Our results also indicate that a higher ratio of white to red meat could be associated with a dose-dependent lower risk of depression. Compared with participants in the lowest quartile, who had an approximately equal ratio of white to red meat, the participants in the highest quartile, who had an approximately 4:1 ratio of white to red meat, had greater than a 40% reduced risk of depression. To our knowledge, this study is the first to show a relationship between the ratio of white to red meat and depression. The participants in this study consumed 90% of white meat from fish (data not shown). Our previous study has shown the beneficial effects of fish consumption on depression27. Thus, we assumed that fish consumption influenced our current findings on the relationship between the ratio of white to red meat and depression. Furthermore, a meta-analysis of three cohort studies showed that higher meat consumption was associated with a higher incidence of depression (relative risk = 1.13, 95% CI = 1.03–1.24)16. These previous studies indicated that depression could be affected by the balance between the consumption of white meat, including fish, and red meat. The balance between the consumption of white meat and red meat could be an additional component of the Japanese food guide and its effects on depression should be examined in further prospective studies.

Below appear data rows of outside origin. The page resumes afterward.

**src/rtl/anti_theft_fsm_pkg.sv**
```systemverilog
// ---------------------------------------------------------------------------
// anti_theft_fsm_pkg
// Shared definitions for the anti-theft controller slice:
//   - state_t     : controller state codes (also driven on fsm_state)
//   - param_sel_t : interval selector codes used by reprogram and the timer
//   - DEF_T_*     : reset values of the four stored intervals (seconds)
//   - is_timed_state : states that program the countdown timer on entry
// ---------------------------------------------------------------------------
package anti_theft_fsm_pkg;

    typedef enum logic [2:0] {
        ST_DISARMED   = 3'd0,
        ST_WAIT_OPEN  = 3'd1,
        ST_WAIT_CLOSE = 3'd2,
        ST_ARM_DELAY  = 3'd3,
        ST_ARMED      = 3'd4,
        ST_TRIGGERED  = 3'd5,
        ST_ALARM      = 3'd6,
        ST_ALARM_HOLD = 3'd7
    } state_t;

    typedef enum logic [1:0] {
        SEL_ARM       = 2'd0,
        SEL_DRIVER    = 2'd1,
        SEL_PASSENGER = 2'd2,
        SEL_ALARM_ON  = 2'd3
    } param_sel_t;

    localparam logic [3:0] DEF_T_ARM       = 4'd6;
    localparam logic [3:0] DEF_T_DRIVER    = 4'd8;
    localparam logic [3:0] DEF_T_PASSENGER = 4'd15;
    localparam logic [3:0] DEF_T_ALARM     = 4'd10;

    // States whose entry launches a fresh countdown on the external timer.
    function automatic logic is_timed_state(input state_t s);
        return (s == ST_ARM_DELAY) || (s == ST_TRIGGERED) || (s == ST_ALARM_HOLD);
    endfunction

endpackage

```
**src/rtl/anti_theft_fsm_time_param_regs.sv**
```systemverilog
// ---------------------------------------------------------------------------
// anti_theft_fsm_time_param_regs
// Four 4-bit interval registers (arm, driver, passenger, alarm_on), each
// reset to its own default, written synchronously on write_en, read through
// a combinational mux.
// Ports:
//   clock, reset          : clock, asynchronous active-low reset
//   write_en              : write write_value into entry write_sel
//   write_sel, write_value: target entry and data
//   read_sel              : entry presented on read_value
//   read_value            : selected interval
// ---------------------------------------------------------------------------
module anti_theft_fsm_time_param_regs
    import anti_theft_fsm_pkg::*;
#(
    parameter logic [3:0] T_ARM_DEFAULT       = DEF_T_ARM,
    parameter logic [3:0] T_DRIVER_DEFAULT    = DEF_T_DRIVER,
    parameter logic [3:0] T_PASSENGER_DEFAULT = DEF_T_PASSENGER,
    parameter logic [3:0] T_ALARM_DEFAULT     = DEF_T_ALARM
) (
    input  logic       clock,
    input  logic       reset,
    input  logic       write_en,
    input  logic [1:0] write_sel,
    input  logic [3:0] write_value,
    input  logic [1:0] read_sel,
    output logic [3:0] read_value
);

    logic [3:0] intervals [4];

    // Each entry comes out of reset with its own default interval.
    always_ff @(posedge clock or negedge reset) begin
        if (!reset) begin
            intervals[SEL_ARM]       <= T_ARM_DEFAULT;
            intervals[SEL_DRIVER]    <= T_DRIVER_DEFAULT;
            intervals[SEL_PASSENGER] <= T_PASSENGER_DEFAULT;
            intervals[SEL_ALARM_ON]  <= T_ALARM_DEFAULT;
        end else if (write_en) begin
            intervals[write_sel] <= write_value;
        end
    end

    assign read_value = intervals[read_sel];

endmodule

```
**src/rtl/anti_theft_fsm.sv**
```systemverilog
// ---------------------------------------------------------------------------
// anti_theft_fsm
// Arm / trigger / alarm sequencing controller. Programs the external
// countdown timer with a start pulse plus interval, and drives the siren and
// status LED from the timer's expired / 1 Hz / 2 Hz enables.
// Ports:
//   clock, reset                  : clock, asynchronous active-low reset
//   ignition, driver_door,
//   passenger_door                : vehicle inputs (already synchronised)
//   reprogram, time_param_sel,
//   time_value                    : interval write port (forces ARMED)
//   expired, one_hz_enable,
//   two_hz_enable                 : from the timer
//   start_timer, timer_value      : registered start pulse and interval
//   siren, status_led             : registered indicators
//   fsm_state                     : current state code (debug)
// ---------------------------------------------------------------------------
module anti_theft_fsm
    import anti_theft_fsm_pkg::*;
#(
    parameter logic [3:0] T_ARM_DEFAULT       = DEF_T_ARM,
    parameter logic [3:0] T_DRIVER_DEFAULT    = DEF_T_DRIVER,
    parameter logic [3:0] T_PASSENGER_DEFAULT = DEF_T_PASSENGER,
    parameter logic [3:0] T_ALARM_DEFAULT     = DEF_T_ALARM
) (
    input  logic       clock,
    input  logic       reset,
    input  logic       ignition,
    input  logic       driver_door,
    input  logic       passenger_door,
    input  logic       reprogram,
    input  logic [1:0] time_param_sel,
    input  logic [3:0] time_value,
    input  logic       expired,
    input  logic       one_hz_enable,
    input  logic       two_hz_enable,
    output logic       start_timer,
    output logic [3:0] timer_value,
    output logic       siren,
    output logic       status_led,
    output logic [2:0] fsm_state
);

    state_t     state;
    state_t     next_state;
    param_sel_t timer_sel;
    logic [3:0] interval;
    logic       any_door;
    logic       expired_ok;
    logic       start_next;
    logic [3:0] value_next;
    logic       siren_next;
    logic       led_next;

    anti_theft_fsm_time_param_regs #(
        .T_ARM_DEFAULT       (T_ARM_DEFAULT),
        .T_DRIVER_DEFAULT    (T_DRIVER_DEFAULT),
        .T_PASSENGER_DEFAULT (T_PASSENGER_DEFAULT),
        .T_ALARM_DEFAULT     (T_ALARM_DEFAULT)
    ) u_time_param_regs (
        .clock       (clock),
        .reset       (reset),
        .write_en    (reprogram),
        .write_sel   (time_param_sel),
        .write_value (time_value),
        .read_sel    (timer_sel),
        .read_value  (interval)
    );

    assign any_door = driver_door | passenger_door;
    // While the start pulse is out the timer has not yet cleared its old
    // expiry, so expired is stale for that cycle.
    assign expired_ok = expired & ~start_timer;
    assign fsm_state  = state;

    // State register.
    always_ff @(posedge clock or negedge reset) begin
        if (!reset) begin
            state <= ST_ARMED;
        end else begin
            state <= next_state;
        end
    end

    // Next-state logic. Priority: reprogram > ignition > doors > expired.
    // timer_sel picks the interval that goes with the state being entered.
    always_comb begin
        next_state = state;
        timer_sel  = SEL_ARM;
        if (reprogram) begin
            next_state = ST_ARMED;
        end else begin
            case (state)
                ST_DISARMED: begin
                    if (!ignition) next_state = ST_WAIT_OPEN;
                end
                ST_WAIT_OPEN: begin
                    if (ignition)         next_state = ST_DISARMED;
                    else if (driver_door) next_state = ST_WAIT_CLOSE;
                end
                ST_WAIT_CLOSE: begin
                    timer_sel = SEL_ARM;
                    if (ignition)          next_state = ST_DISARMED;
                    else if (!driver_door) next_state = ST_ARM_DELAY;
                end
                ST_ARM_DELAY: begin
                    timer_sel = SEL_ARM;
                    if (ignition)        next_state = ST_DISARMED;
                    else if (any_door)   next_state = ST_WAIT_CLOSE;
                    else if (expired_ok) next_state = ST_ARMED;
                end
                ST_ARMED: begin
                    if (driver_door) begin
                        next_state = ST_TRIGGERED;
                        timer_sel  = SEL_DRIVER;
                    end else if (passenger_door) begin
                        next_state = ST_TRIGGERED;
                        timer_sel  = SEL_PASSENGER;
                    end
                end
                ST_TRIGGERED: begin
                    if (ignition)        next_state = ST_DISARMED;
                    else if (expired_ok) next_state = ST_ALARM;
                end
                ST_ALARM: begin
                    timer_sel = SEL_ALARM_ON;
                    if (ignition)       next_state = ST_DISARMED;
                    else if (!any_door) next_state = ST_ALARM_HOLD;
                end
                ST_ALARM_HOLD: begin
                    if (ignition)        next_state = ST_DISARMED;
                    else if (any_door)   next_state = ST_ALARM;
                    else if (expired_ok) next_state = ST_ARMED;
                end
                default: next_state = ST_ARMED;
            endcase
        end
    end

    // Output next-values. A start pulse accompanies every entry into a timed
    // state; the LED restarts from 0 on any state change and otherwise
    // toggles at the rate that belongs to the current state.
    always_comb begin
        start_next = (next_state != state) && is_timed_state(next_state);
        value_next = start_next ? interval : timer_value;
        siren_next = (state == ST_ALARM) || (state == ST_ALARM_HOLD);
        led_next   = 1'b0;
        if (next_state == state) begin
            case (state)
                ST_ARMED:      led_next = status_led ^ one_hz_enable;
                ST_TRIGGERED,
                ST_ALARM,
                ST_ALARM_HOLD: led_next = status_led ^ two_hz_enable;
                default:       led_next = 1'b0;
            endcase
        end
    end

    // Output registers.
    always_ff @(posedge clock or negedge reset) begin
        if (!reset) begin
            start_timer <= 1'b0;
            timer_value <= 4'd0;
            siren       <= 1'b0;
            status_led  <= 1'b0;
        end else begin
            start_timer <= start_next;
            timer_value <= value_next;
            siren       <= siren_next;
            status_led  <= led_next;
        end
    end

endmodule

```
**config.mk**
```make
export PLATFORM = sky130hd
export DESIGN_NAME = anti_theft_fsm
export DESIGN_NICKNAME = d
export VERILOG_FILES = /design/src/rtl/anti_theft_fsm_pkg.sv /design/src/rtl/anti_theft_fsm_time_param_regs.sv /design/src/rtl/anti_theft_fsm.sv
export SDC_FILE = /design/constraint.sdc
export NUM_CORES = 1
export LEC_CHECK = 0
export ABC_AREA = 0
export CAP_MARGIN = 25
export CORE_MARGIN = 8
export CORE_UTILIZATION = 50
export DETAILED_ROUTE_END_ITERATION = 6
export PLACE_DENSITY_LB_ADDON = 0.3
export SLEW_MARGIN = 20
export SYNTH_ARGS = -nofsm -noshare
export SYNTH_HDL_FRONTEND = slang
export SYNTH_SLANG_ARGS = --single-unit
```
**constraint.sdc**
```tcl
create_clock -name clock -period 2.35 [get_ports clock]
set_input_delay 0.3525 -clock clock [delete_from_list [all_inputs] [get_ports clock]]
set_output_delay 0.3525 -clock clock [all_outputs]
set_load 0.03 [all_outputs]
```
# Yosys cells after proc, flatten, opt, wreduce, memory -nomap -nowiden
# Cells that the tools add are included.
[totals]
ff_bits = 26
latchBits = 0
mem_bits_rw = 0
romBits = 0
input_bits = 15
output_inout_bits = 10
word_cells = 68
memories = 0
[op_classes]
add_sub_neg = 0
mul = 0
div = 0
order_cmp = 3
n_eq_ne = 12
shifts = 0
muxes = 30
bitwise = 7
reduce_logical = 7
[ops]
columns = ["cell", "n"]
rows = [
  ["3-bit two-way mux", 17],
  ["3-bit one-hot mux with 8 select lines", 1],
  ["3-bit == test, second input constant", 6],
  ["16-bit bitwise mux", 1],
  ["4-bit two-way mux", 3],
  ["3-bit by 2-bit == test with 1-bit output, second input constant", 3],
  ["4-bit binary-select mux with 2-bit select", 1],
  ["4-bit demux with 2-bit select", 1],
  ["3-bit greater-or-equal comparator, second input constant", 2],
  ["2-bit two-way mux", 3],
  ["2-bit inverter with 3-bit output", 2],
  ["2-bit one-hot mux with 2 select lines", 1],
  ["3-bit by 1-bit == test with 1-bit output, second input constant", 1],
  ["3-bit == test", 1],
  ["3-bit logical NOT", 1],
  ["1-bit logical OR", 3],
  ["3-bit by 1-bit < comparator with 1-bit output, second input constant", 1],
  ["3-bit != test", 1],
  ["3-bit OR reduction", 1],
  ["1-bit logical AND", 2],
  ["1-bit one-hot mux with 2 select lines", 1],
  ["1-bit bitwise XOR", 2],
  ["1-bit AND", 1],
  ["1-bit two-way mux", 1],
  ["2 further kinds", 2],
]

# Logic depth before layout (Yosys ltp)
[depth]
depth_word = 11
ltp_mapped = 8
depth_no_buf = 6

# By module
# Synthesis repeated with hierarchy kept, for this count alone.
[unflattened]
hier_cells = 105
area_unflattened_um2 = 1361.3
[by_module_without_submodules]
columns = ["module", "instances", "cells_per_inst", "area_each_um2", "seq_area_each_um2"]
rows = [
  ["anti_theft_fsm_time_param_regs", 1, 40, 724.4, 411.6],
  ["anti_theft_fsm", 1, 65, 636.9, 251.5],
]

# Worst setup path after synthesis
# OpenSTA, ideal clock, no wires.
[synth_path]
path_type = "reg2reg"
from = "reg state[2], in the netlist fsm_state[2]"
to = "reg timer_value[0]"
setup_ns = 0.128
t_arrival_ns = 1.902
required_ns = 2.222
slack_ns = 0.320
stages_incl_launch_ff = 7
path_buffers = 1
period_less_slack_ns = 2.030
cell_sequence = "dfstp_2 -> buf_6 -> mux2_4 -> o211ai_1 -> a21oi_1 -> o21ai_2 -> mux2_1"
[synth_between]
elab_chain_len = 9
elab_cells_between_ends = 39
cone_classes = "11 x eq/ne; 23 x mux; 1 x bitwise; 4 x reduce/logical"
[synth_lines]
columns = ["item", "line_no", "source"]
rows = [
  ["start: declaration", "anti_theft_fsm.sv:44", "state_t state;"],
  ["start signal: assignment", "anti_theft_fsm.sv:81", "state <= next_state;"],
  ["3-bit two-way mux", "anti_theft_fsm.sv:110, anti_theft_fsm.sv:133", ""],
  ["3-bit two-way mux (on tied branches)", "anti_theft_fsm.sv:132, anti_theft_fsm.sv:109", ""],
  ["3-bit two-way mux (on tied branches)", "anti_theft_fsm.sv:131, anti_theft_fsm.sv:108", ""],
  ["3-bit one-hot mux with 8 select lines", "anti_theft_fsm.sv:93", "case (state)"],
  ["3-bit two-way mux", "anti_theft_fsm.sv:90", "if (reprogram) begin"],
  ["3-bit by 2-bit == test with 1-bit output or 3-bit == test (tied branches)", "anti_theft_fsm_pkg.sv:36", "return (s == ST_ARM_DELAY) || (s == ST_TRIGGERED) || (s == ST_ALARM_HOLD);"],
  ["1-bit logical OR (2 in a row)", "anti_theft_fsm_pkg.sv:36", ""],
  ["1-bit logical AND", "anti_theft_fsm.sv:144", "start_next = (next_state != state) && is_timed_state(next_state);"],
  ["end signal: assignment", "anti_theft_fsm.sv:168", "timer_value <= value_next;"],
  ["end: declaration", "anti_theft_fsm.sv:38", "output logic [3:0] timer_value,"],
]
# Parallel ways exist; a longest one is shown, timed or not. The select of a mux whose other input is x is not followed.
# A chain may end at the register's enable or synchronous reset.

# Worst setup path in the final report
[layout_path]
from = "reg state[1], in the netlist fsm_state[1]"
to = "out fsm_state[1]"
[layout_rtl]
columns = ["item", "line_no", "source"]
rows = [
  ["end: declaration", "anti_theft_fsm.sv:41", "output logic [2:0] fsm_state"],
]
# No word-level cell between the ends.

==> impl_metrics.env <==
export IMPL_finalPower_w=0.00137
export IMPL_hold_viol_final=0
export IMPL_synthCells=120
export IMPL_seqPwrFrac_pct=47.2
export IMPL_synth_edff_count=0
export IMPL_fin_tns_setup_ns=0
export IMPL_die_w_um=69.0
export IMPL_finalMaxSlewViolations=0
export IMPL_drc_errors=0
export IMPL_gp_congestion=0.923
export IMPL_worstPathCellList="clkdlybuf4s50_1"
export IMPL_switching_share_pct=33.2
export IMPL_grt_max_degree=27
export IMPL_grt_pass1_vias=1029
export IMPL_cpPeakStageDelay_ns=0.78
export IMPL_synthDistinctLibCells=39
export IMPL_comb_power_share_pct=36.5
export IMPL_power_frac_clock_pct=16.2
export IMPL_wl_per_cell_um=16.9
export IMPL_finalSetupViolCount=0
export IMPL_holdBufCountCts=0
export IMPL_ctsResizeCount=0
export IMPL_yosysMostFrequentCell="mux2_2"
export IMPL_cts_clk_slew_worst_paths_ns=0.13
export IMPL_port_buffers=24
export IMPL_power_density_nw_per_um2=802
export IMPL_yosys_most_used_dff="dfrtp_1"
export IMPL_dpl_hpwl_um=2360
export IMPL_cts_tree="yes"
export IMPL_p_switching_w=0.000454
export IMPL_critPathLaunchType="register"
export IMPL_fp_coreArea_um2=2710
export IMPL_grt_total_usage_pct=13.5
export IMPL_viasPerCell=5.75
export IMPL_relSlewSlack_pct=61.5
export IMPL_min_period_over_period_pct=93.0
export IMPL_clockBufferDepth=2
export IMPL_synth_avg_cell_area_um2=11.7
export IMPL_first_iter_violations=49
export IMPL_fin_crit_ns=2.19
export IMPL_syn_cell_area_um2=1400
export IMPL_p_leak_nw=0.714
export IMPL_row_count=19
export IMPL_via_count=1030
export IMPL_worst_path_dominant_cell_family="buffers and inverters"
export IMPL_yosysSeqAreaShare_pct=47.3
export IMPL_cts_root_buffer="clkbuf_4"
export IMPL_drv_cap=0
export IMPL_io_pins=25
export IMPL_ys_warn_count=0
export IMPL_status="finished, final reports clean"
export IMPL_nets=164
export IMPL_dp_cells=175
export IMPL_worstMarginPinSlew_ns=0.577
export IMPL_path_class="reg -> out"
export IMPL_internal_power_w=0.000913
export IMPL_dieArea_um2=4760
export IMPL_stdcell_count=179
export IMPL_fmax_mhz=457
export IMPL_die_y_um=69.0
export IMPL_ys_ff_latch=26
export IMPL_hold_slack_ns=0.380
export IMPL_syn_num_nets=135
export IMPL_initial_core_util_pct=51.8
export IMPL_synth_common_cells="mux2_2, dfrtp_1, dfstp_2, nor2_1, a21oi_1"
export IMPL_antenna_left=0
export IMPL_drive_gt1_share_pct=30.4
export IMPL_grt_pass1_wl_um=4850
export IMPL_clock_latency_ns=0.32
export IMPL_drt_total_wl_um=3020
export IMPL_synth_top_area_cell="dfrtp_1"
export IMPL_antenna_cells=0
export IMPL_rsz0062_at_grt="no"
export IMPL_fin_worst_skew_ns=0.00162
export IMPL_cts_sinks=26
export IMPL_post_synth_top_area_fraction_pct=28.5
export IMPL_cts_htree_levels=1
export IMPL_synthToLayoutAreaGrowth_pct=21.6
export IMPL_slowest_stage="clkdlybuf4s50_1"
export IMPL_required_ns=2.00
export IMPL_cp_end_kind="output pin"
export IMPL_synthTopCellsByArea="dfrtp_1, dfstp_2, mux2_2, buf_6, mux2_1"
export IMPL_overflow=0
export IMPL_vdd_drop_max_uv=587
export IMPL_cts_buffers=3
export IMPL_dr_pass1_iters=4
export IMPL_async_flop_share_pct=100
export IMPL_worstPathArrival_ns=1.83
export IMPL_min_path_type="in -> async"
export IMPL_antenna_found_initial=0
export IMPL_crit_buf_inv=1
export IMPL_crit_fanout=19
export IMPL_post_cts_buffers=0
-- registers in the layout, summed over array words and instances, names as in the netlist --
signal	cells
status_led	1
siren	1
u_time_param_regs.intervals	16
start_timer	1
fsm_state	3
timer_value	4
-- power by group through the flow --
stage	clock network, W	registers, W	logic (W)
2_1_floorplan	0	0.000729	0.000231
3_3_place_gp	0	0.000645	0.000492
3_5_place_dp	0	0.000656	0.000503
4_1_cts	0.000229	0.000646	0.000505
5_1_grt	0.000248	0.000661	0.000535
6_report	0.000222	0.000646	0.000499
-- stage by stage --
step / util (%) / instance area (um^2) / setup WS, ns
after global routing: 62.9 / 1710 / 0.0753
final: 62.9 / 1710 / 0.164
after floorplan: - / 1400 / 0.320
after global placement: 61.6 / 1670 / 0.0591
after detailed placement: 61.6 / 1670 / -0.0655
after CTS: 62.9 / 1710 / 0.159
-- placed cells by master (no fill, tap or decap), types with 3 or more instances in the layout --
cell type,n
clkdlybuf4s50_1,24
mux2_2,17
dfrtp_1,16
nor2_1,10
dfstp_2,10
buf_4,6
a21oi_1,5
inv_1,4
o21ai_0,4
nand2_1,4
mux2_1,4
nor2b_1,3
mux2i_1,3
clkbuf_4,3
-- routing by layer --
layer	GRT usage (%)	vias up	wire, um
met5	0	-	0
li1	-	490	-
met4	7.27	0	80
met1	16.1	495	1270
met3	3.55	12	169
met2	21.6	33	1500
-- cells by family after synthesis --
logic type	after synthesis	share of synthesized area, %
AND/OR/NAND/NOR	32	12.4
flip-flops	26	47.3
multiplexers	25	20.1
AO/OA/AOI/OAI	23	12.4
buffers and inverters	10	5.17
XOR/XNOR	3	1.87
adder cells (fa/ha/maj)	1	0.803
-- path summary, 6_finish.rpt --
kind                                      from                              end  slack, ns  cells past startpoint
worst max-delay path              fsm_state[1]                     fsm_state[1]       0.16                      1
worst min-delay path                     reset                            siren       0.38                      2
worst max register to register    fsm_state[2]                   timer_value[3]       0.21                      5
worst min register to register  timer_value[2]                   timer_value[2]       0.51                      1
max in group asynchronous                reset  u_time_param_regs.intervals[13]       1.67                      2
min in group clock              timer_value[2]                   timer_value[2]       0.51                      1
-- layout make-up --
class	count	area (um^2)
Clock buffer	4	36.3
Fill cell	236	1000
Inverter	4	15.0
Multi-Input combinational cell	84	667
Sequential cell	26	663
Tap cell	31	38.8
Timing Repair Buffer	30	285
(Power assumes the default switching activity.)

Although the strengths of this study are its prospective design, controls for possible confounding, and the psychiatrist-certified diagnosis of depression, we need to mention several limitations. First, because it was necessary for the participants in this study to come to a specific place on a specific day when the certified psychiatrist was available, only 14% of the residents enrolled at baseline (1990) participated in this study (2014–2015). Their participation could also be based on their health-related preferences or motivations, and thus might cause selection bias. Second, we unfortunately did not have baseline information on depression. The aforementioned systematic review12 reported that there is no effect of diet quality on depression when there is a statistical control for baseline depressive symptoms. Further studies should examine the influence of diet quality on psychiatrist-diagnosed depression after excluding the influence of baseline depressive symptoms. Third, we calculated diet quality at only a 5-year follow-up survey and did not assess any further changes in diet. Thus, the quality of the diet might not reflect habitual diet quality beyond the 5-year follow-up survey. However, a cohort study assessing changes in dietary patterns among older adults showed that approximately 60% of participants had a stable dietary pattern during a 10-year follow-up38. Therefore, we considered the diet quality at the 5-year follow-up survey to represent habitual diet quality after the 5-year follow-up survey. Finally, we did not assess depression during the follow-up period and conducted the psychiatric interview once 25 years after the baseline assessment. Although certified psychiatrists diagnosed depression based on DSM-IV criteria in reference to the PHQ-9 and CES-D, we did not use a structured clinical interview for the psychiatric diagnosis.

In conclusion, our results do not indicate that higher adherence to the Japanese food guide prevents psychiatrist-diagnosed depression. Further studies are necessary to examine the influence of diet quality on psychiatrist-diagnosed depression and to consider differences in the age of the study population, diet assessment, and follow-up period.